The data –
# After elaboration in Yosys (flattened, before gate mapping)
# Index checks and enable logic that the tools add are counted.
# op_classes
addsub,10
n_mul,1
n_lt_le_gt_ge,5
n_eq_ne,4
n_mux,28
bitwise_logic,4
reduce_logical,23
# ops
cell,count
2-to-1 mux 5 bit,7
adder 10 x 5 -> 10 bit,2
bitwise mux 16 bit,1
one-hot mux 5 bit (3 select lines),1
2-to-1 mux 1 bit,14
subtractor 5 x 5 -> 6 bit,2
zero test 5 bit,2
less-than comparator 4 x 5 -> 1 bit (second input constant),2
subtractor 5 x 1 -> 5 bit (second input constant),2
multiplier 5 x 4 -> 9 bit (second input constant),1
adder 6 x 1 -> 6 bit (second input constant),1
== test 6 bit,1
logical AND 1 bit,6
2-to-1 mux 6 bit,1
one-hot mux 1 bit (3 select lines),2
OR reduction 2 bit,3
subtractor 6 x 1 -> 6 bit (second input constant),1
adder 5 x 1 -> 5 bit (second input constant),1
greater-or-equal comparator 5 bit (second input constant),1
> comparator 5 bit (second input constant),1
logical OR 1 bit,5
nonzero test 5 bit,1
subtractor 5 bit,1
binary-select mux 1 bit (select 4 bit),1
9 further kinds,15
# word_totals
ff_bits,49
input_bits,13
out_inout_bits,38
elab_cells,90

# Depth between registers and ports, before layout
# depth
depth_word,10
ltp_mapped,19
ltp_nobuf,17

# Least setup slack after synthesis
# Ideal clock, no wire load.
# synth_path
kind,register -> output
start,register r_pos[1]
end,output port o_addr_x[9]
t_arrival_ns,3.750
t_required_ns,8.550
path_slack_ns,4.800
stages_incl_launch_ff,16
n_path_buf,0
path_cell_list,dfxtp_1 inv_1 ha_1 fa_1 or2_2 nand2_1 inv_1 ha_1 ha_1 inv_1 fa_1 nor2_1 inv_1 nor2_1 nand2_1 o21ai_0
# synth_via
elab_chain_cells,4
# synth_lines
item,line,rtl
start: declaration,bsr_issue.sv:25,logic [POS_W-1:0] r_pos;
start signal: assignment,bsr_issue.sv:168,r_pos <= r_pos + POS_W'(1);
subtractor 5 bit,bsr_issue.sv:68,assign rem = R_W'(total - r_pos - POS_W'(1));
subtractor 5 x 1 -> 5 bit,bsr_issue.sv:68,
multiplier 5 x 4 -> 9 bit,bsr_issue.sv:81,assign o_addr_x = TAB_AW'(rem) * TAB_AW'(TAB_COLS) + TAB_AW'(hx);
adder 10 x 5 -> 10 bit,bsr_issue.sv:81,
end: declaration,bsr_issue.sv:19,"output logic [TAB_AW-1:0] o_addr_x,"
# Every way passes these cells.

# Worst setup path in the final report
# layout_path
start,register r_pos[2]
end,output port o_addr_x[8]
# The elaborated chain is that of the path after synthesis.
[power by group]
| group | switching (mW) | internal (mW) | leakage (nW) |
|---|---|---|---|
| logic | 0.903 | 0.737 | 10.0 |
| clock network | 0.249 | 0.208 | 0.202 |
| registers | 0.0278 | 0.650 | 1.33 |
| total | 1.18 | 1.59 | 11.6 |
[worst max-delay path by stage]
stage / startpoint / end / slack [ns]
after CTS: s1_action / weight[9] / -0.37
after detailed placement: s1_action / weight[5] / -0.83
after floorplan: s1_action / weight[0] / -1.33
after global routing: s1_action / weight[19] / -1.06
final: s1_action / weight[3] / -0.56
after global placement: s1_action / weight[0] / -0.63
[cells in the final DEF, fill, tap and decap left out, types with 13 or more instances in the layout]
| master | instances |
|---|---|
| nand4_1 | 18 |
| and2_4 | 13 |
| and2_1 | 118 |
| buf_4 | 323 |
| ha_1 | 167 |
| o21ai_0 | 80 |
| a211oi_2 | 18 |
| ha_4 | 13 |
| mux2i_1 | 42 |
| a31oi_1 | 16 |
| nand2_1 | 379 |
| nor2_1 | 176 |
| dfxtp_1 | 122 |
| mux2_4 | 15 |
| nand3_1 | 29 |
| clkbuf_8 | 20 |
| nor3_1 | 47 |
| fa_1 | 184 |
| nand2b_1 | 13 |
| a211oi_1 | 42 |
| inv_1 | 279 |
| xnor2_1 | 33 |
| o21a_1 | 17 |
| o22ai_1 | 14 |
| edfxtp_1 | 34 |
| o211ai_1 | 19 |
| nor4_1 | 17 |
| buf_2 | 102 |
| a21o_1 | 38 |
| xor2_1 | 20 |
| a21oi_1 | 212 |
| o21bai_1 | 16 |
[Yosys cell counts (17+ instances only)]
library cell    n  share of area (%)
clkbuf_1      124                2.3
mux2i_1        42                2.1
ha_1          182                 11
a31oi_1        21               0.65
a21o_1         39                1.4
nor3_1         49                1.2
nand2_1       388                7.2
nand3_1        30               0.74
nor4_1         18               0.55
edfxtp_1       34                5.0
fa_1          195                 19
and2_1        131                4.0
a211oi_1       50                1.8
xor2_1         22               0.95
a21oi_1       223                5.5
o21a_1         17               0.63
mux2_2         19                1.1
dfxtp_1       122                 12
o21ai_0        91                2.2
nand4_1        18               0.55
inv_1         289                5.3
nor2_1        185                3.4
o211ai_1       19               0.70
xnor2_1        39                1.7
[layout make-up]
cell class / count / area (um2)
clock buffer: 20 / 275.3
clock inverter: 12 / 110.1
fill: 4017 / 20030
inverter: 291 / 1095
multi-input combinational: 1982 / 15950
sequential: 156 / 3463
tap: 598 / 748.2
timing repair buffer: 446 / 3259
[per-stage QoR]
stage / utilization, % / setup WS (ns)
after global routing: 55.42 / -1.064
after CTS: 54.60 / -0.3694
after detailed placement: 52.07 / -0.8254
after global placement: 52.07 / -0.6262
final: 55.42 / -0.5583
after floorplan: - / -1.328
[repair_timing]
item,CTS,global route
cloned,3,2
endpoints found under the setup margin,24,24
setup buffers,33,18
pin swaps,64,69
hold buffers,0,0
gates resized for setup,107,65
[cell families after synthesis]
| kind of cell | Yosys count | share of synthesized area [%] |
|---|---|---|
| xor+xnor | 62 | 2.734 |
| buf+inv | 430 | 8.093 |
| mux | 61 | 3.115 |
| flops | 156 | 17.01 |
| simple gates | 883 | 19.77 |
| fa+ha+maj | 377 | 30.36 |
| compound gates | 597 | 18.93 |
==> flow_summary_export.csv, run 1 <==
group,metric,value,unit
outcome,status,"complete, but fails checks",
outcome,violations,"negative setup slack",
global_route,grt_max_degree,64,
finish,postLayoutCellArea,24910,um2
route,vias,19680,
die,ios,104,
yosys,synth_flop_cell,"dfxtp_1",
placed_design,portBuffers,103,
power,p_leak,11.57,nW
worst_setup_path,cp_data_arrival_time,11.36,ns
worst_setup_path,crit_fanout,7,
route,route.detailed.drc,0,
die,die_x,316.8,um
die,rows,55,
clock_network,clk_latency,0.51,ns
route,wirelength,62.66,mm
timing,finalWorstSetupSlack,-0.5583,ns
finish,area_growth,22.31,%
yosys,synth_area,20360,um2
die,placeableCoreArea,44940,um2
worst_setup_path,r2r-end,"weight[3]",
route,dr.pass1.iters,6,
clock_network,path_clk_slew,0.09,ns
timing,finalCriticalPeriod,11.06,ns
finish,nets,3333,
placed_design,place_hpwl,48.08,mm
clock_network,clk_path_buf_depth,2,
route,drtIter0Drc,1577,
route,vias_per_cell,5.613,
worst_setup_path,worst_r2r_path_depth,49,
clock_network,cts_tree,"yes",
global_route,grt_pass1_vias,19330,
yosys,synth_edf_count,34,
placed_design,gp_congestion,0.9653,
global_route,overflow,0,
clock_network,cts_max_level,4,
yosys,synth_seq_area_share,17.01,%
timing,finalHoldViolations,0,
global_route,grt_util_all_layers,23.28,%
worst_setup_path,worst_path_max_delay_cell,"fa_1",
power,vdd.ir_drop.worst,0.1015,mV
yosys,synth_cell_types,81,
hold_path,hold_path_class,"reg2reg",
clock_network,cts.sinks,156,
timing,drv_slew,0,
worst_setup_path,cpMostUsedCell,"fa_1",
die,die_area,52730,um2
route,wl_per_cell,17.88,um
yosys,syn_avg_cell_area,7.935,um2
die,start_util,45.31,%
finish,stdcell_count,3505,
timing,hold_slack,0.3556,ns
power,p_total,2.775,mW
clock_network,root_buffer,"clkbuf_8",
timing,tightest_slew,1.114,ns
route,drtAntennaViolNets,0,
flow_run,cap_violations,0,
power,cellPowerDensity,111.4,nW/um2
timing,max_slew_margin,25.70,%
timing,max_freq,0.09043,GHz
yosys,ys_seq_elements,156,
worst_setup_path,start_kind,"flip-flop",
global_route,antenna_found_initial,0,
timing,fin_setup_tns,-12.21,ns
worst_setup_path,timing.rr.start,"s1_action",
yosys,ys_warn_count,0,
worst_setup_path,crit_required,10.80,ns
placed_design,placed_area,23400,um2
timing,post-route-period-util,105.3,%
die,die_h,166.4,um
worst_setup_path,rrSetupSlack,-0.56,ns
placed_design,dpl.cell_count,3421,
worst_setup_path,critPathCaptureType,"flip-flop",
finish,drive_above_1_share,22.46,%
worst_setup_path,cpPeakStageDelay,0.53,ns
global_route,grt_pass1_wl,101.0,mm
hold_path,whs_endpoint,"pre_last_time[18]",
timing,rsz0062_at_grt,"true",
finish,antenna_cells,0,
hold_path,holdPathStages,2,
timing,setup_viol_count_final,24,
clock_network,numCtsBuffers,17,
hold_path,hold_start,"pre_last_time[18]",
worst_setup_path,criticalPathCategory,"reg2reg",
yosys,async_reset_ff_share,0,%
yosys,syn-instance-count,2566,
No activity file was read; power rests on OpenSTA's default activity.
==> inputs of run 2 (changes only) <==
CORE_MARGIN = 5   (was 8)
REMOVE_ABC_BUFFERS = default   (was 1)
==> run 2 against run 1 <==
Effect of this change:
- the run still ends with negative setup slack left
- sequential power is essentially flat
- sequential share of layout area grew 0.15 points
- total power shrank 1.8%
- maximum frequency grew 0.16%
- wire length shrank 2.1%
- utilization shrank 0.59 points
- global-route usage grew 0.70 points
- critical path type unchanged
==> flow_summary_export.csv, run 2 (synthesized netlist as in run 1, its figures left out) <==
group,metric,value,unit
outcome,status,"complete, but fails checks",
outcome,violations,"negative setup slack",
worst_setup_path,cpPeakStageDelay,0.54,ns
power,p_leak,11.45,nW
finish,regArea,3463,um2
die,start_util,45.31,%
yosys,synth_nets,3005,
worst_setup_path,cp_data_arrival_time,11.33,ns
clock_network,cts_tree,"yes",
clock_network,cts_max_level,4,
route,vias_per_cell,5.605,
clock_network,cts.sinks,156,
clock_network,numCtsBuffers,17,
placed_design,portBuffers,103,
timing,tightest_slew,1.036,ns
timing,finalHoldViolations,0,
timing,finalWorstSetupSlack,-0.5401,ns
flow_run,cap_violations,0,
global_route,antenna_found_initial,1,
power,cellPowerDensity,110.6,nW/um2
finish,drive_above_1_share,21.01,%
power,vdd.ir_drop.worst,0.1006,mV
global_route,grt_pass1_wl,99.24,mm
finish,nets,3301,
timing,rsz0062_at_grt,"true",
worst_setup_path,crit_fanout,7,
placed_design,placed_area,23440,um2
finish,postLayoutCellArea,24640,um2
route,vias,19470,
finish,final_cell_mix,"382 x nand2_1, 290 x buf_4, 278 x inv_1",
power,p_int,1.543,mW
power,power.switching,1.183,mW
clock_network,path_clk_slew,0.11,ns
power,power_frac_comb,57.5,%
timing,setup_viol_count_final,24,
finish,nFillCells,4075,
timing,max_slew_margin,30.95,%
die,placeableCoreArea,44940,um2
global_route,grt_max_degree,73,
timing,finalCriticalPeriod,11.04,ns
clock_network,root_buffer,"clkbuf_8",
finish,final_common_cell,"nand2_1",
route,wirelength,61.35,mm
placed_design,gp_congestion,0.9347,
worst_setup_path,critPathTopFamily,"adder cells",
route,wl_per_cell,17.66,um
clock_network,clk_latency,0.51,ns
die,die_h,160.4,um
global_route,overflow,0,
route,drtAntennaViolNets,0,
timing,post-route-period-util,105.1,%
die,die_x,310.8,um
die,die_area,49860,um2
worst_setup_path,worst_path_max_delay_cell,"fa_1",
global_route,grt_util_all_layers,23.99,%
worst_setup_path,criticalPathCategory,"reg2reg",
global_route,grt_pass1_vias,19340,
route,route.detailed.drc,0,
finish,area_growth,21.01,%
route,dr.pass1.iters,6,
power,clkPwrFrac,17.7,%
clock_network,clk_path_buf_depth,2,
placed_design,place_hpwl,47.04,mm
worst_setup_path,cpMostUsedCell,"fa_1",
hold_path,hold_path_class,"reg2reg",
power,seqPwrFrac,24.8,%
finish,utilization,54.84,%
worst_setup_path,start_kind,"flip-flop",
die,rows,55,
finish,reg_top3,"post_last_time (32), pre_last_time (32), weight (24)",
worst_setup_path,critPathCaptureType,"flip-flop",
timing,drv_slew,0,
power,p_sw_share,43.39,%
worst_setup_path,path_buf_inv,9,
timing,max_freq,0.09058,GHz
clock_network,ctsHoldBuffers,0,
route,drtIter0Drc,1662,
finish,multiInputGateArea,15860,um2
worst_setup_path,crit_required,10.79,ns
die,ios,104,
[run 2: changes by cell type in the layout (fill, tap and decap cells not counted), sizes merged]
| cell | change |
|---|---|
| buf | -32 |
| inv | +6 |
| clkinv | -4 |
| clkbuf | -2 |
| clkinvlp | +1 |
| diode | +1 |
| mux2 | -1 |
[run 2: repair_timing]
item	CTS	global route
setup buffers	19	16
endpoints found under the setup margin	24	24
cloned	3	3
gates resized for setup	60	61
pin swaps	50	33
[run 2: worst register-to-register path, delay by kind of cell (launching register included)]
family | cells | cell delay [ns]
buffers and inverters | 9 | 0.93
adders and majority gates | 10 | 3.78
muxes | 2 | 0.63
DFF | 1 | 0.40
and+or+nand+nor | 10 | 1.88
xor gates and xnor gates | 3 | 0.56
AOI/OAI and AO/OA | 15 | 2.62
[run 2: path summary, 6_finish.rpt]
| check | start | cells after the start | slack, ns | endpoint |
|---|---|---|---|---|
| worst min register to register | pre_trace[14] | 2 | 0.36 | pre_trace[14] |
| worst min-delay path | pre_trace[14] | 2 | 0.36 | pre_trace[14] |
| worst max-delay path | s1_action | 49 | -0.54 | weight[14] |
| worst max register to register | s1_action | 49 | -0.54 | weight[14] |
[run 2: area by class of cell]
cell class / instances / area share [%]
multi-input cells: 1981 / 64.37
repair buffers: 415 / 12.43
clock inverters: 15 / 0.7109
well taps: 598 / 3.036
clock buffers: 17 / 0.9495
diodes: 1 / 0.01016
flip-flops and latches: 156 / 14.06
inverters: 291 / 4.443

Task requirements –
Find the line containing "clock inverters: 15 / 0.7109" in the material above. Print it and every line after it through the end, exactly and only those.

Answer section –
clock inverters: 15 / 0.7109
well taps: 598 / 3.036
clock buffers: 17 / 0.9495
diodes: 1 / 0.01016
flip-flops and latches: 156 / 14.06
inverters: 291 / 4.443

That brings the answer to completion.